Above- and belowground biomass - In the beginning of June 2017, aboveground biomass production was assessed within two randomly selected squares (25 x 25 cm; minimum 10 cm distant to the edge) in each subplot by cutting plants just above the soil level. Aboveground biomass of all samples was determined by weighing after drying at 70°C for 72 h and later converted to g per m². After the aboveground biomass was clipped in a subplot, one soil core (diameter 3 cm, 10 cm deep) was taken from the center of the square. The fresh soil weight was determined, and the roots were then washed over a 0.425 mm sieve.
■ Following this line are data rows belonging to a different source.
--- src/rtl/quadrature_cycle_decoder.sv ---
// Quadrature encoder to electrical cycle position decoder.
// Optional index alignment is enabled by defining INDEX_ALIGN_EN.
module quadrature_cycle_decoder #(
    parameter int COUNTS_PER_CYCLE = 1170,
    parameter int SYNC_STAGES      = 2,
    parameter int PERIOD_WIDTH     = 20
) (
    input  logic                    clk,
    input  logic                    reset,
    input  logic                    enc_a,
    input  logic                    enc_b,
    input  logic                    enc_index,
    input  logic                    error_clear,
    output logic [10:0]             cycle_position,
    output logic                    direction,
    output logic [PERIOD_WIDTH-1:0] velocity_period,
    output logic                    velocity_valid,
    output logic                    error
);

    localparam logic [10:0] POS_MAX = 11'(COUNTS_PER_CYCLE - 1);
    localparam logic [10:0] POS_ONE = 11'd1;
    localparam logic [PERIOD_WIDTH-1:0] PER_MAX = '1;
    localparam logic [PERIOD_WIDTH-1:0] PER_ONE = PERIOD_WIDTH'(1);

    logic [SYNC_STAGES-1:0]  a_sync;
    logic [SYNC_STAGES-1:0]  b_sync;
    logic [1:0]              ab_q;
    logic [1:0]              prev_ab;
    logic                    primed;
    logic [PERIOD_WIDTH-1:0] period_cnt;
    logic                    stalled;

    logic [1:0]              cur_bin;
    logic [1:0]              prev_bin;
    logic [1:0]              delta;
    logic                    step_fwd;
    logic                    step_rev;
    logic                    illegal;
    logic                    idx_rise;

    logic [10:0]             pos_nxt;
    logic                    dir_nxt;
    logic [PERIOD_WIDTH-1:0] cnt_nxt;
    logic [PERIOD_WIDTH-1:0] per_nxt;
    logic                    vld_nxt;
    logic                    stall_nxt;
    logic                    err_nxt;

    // Synchronizers are left unreset so they keep tracking the encoder
    // during reset and the prime value is already settled on release.
    always_ff @(posedge clk) begin
        a_sync <= {a_sync[SYNC_STAGES-2:0], enc_a};
        b_sync <= {b_sync[SYNC_STAGES-2:0], enc_b};
        ab_q   <= {a_sync[SYNC_STAGES-1], b_sync[SYNC_STAGES-1]};
    end

`ifdef INDEX_ALIGN_EN
    logic [SYNC_STAGES-1:0] i_sync;
    logic                   idx_q;
    logic                   idx_prev;

    // Index synchronizer, delay-matched to the A/B path.
    always_ff @(posedge clk) begin
        i_sync <= {i_sync[SYNC_STAGES-2:0], enc_index};
        idx_q  <= i_sync[SYNC_STAGES-1];
    end

    // Previous index level for rising-edge detection.
    always_ff @(posedge clk or posedge reset) begin
        if (reset) idx_prev <= 1'b0;
        else       idx_prev <= idx_q;
    end

    assign idx_rise = primed & idx_q & ~idx_prev;
`else
    logic unused_index;
    assign unused_index = enc_index;
    assign idx_rise     = 1'b0;
`endif

    // Gray state to 2-bit binary; the modular difference classifies the move.
    assign cur_bin  = {ab_q[1], ab_q[1] ^ ab_q[0]};
    assign prev_bin = {prev_ab[1], prev_ab[1] ^ prev_ab[0]};
    assign delta    = cur_bin - prev_bin;
    assign step_fwd = primed && (delta == 2'd1);
    assign step_rev = primed && (delta == 2'd3);
    assign illegal  = primed && (delta == 2'd2);

    // Next-state logic for position, direction, period and error.
    always_comb begin
        pos_nxt   = cycle_position;
        dir_nxt   = direction;
        cnt_nxt   = (period_cnt == PER_MAX) ? PER_MAX : period_cnt + PER_ONE;
        per_nxt   = velocity_period;
        vld_nxt   = 1'b0;
        stall_nxt = stalled;
        err_nxt   = error;

        if (step_fwd)
            pos_nxt = (cycle_position == POS_MAX) ? 11'd0
                                                  : cycle_position + POS_ONE;
        else if (step_rev)
            pos_nxt = (cycle_position == 11'd0) ? POS_MAX
                                                : cycle_position - POS_ONE;

        if (idx_rise)
            pos_nxt = 11'd0;

        if (step_fwd || step_rev) begin
            dir_nxt   = step_fwd;
            cnt_nxt   = '0;
            stall_nxt = 1'b0;
            if (step_fwd == direction) begin
                per_nxt = (period_cnt == PER_MAX) ? PER_MAX
                                                  : period_cnt + PER_ONE;
                vld_nxt = 1'b1;
            end
        end else if (illegal) begin
            cnt_nxt   = '0;
            stall_nxt = 1'b0;
        end else if ((period_cnt == PER_MAX) && !stalled) begin
            per_nxt   = PER_MAX;
            vld_nxt   = 1'b1;
            stall_nxt = 1'b1;
        end

        if (illegal)
            err_nxt = 1'b1;
        else if (error_clear)
            err_nxt = 1'b0;
    end

    // State registers; the first cycle out of reset only primes prev_ab.
    always_ff @(posedge clk or posedge reset) begin
        if (reset) begin
            prev_ab         <= 2'b00;
            primed          <= 1'b0;
            cycle_position  <= 11'd0;
            direction       <= 1'b0;
            period_cnt      <= '0;
            velocity_period <= PER_MAX;
            velocity_valid  <= 1'b0;
            stalled         <= 1'b0;
            error           <= 1'b0;
        end else begin
            prev_ab         <= ab_q;
            primed          <= 1'b1;
            cycle_position  <= pos_nxt;
            direction       <= dir_nxt;
            period_cnt      <= cnt_nxt;
            velocity_period <= per_nxt;
            velocity_valid  <= vld_nxt;
            stalled         <= stall_nxt;
            error           <= err_nxt;
        end
    end

endmodule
Root biomass was then determined after drying at 40 °C for 72 h and later converted to gram per gram fresh weight of soil.

Soil sampling - Soil sampling was carried out in two sampling campaigns. First, soil samples were collected in March 2017. Here, 20 soil samples (metal corer: diameter 1 cm, 10 cm deep) were taken randomly per subplot, pooled and homogenized. Approximately 2 g of fresh soil was immediately frozen at -80 °C for DNA-based determination of the soil microbial community composition. In mid May 2017, an additional 20 soil samples (metal corer: diameter 3 cm, 10 cm deep) were taken randomly per subplot. The soil samples were pooled, homogenized and divided into several subsamples. About 50 g of fresh soil for nematode extraction was kept in a fridge (4 °C). Approximately 20 g was sieved (2 mm mesh size) to remove stones, roots, and invertebrates >2 mm, and then stored at -20 °C for measurements of soil microbial properties (soil microbial respiration and biomass), the remaining soil was dried at 40 °C and used to measure soil abiotic characteristics.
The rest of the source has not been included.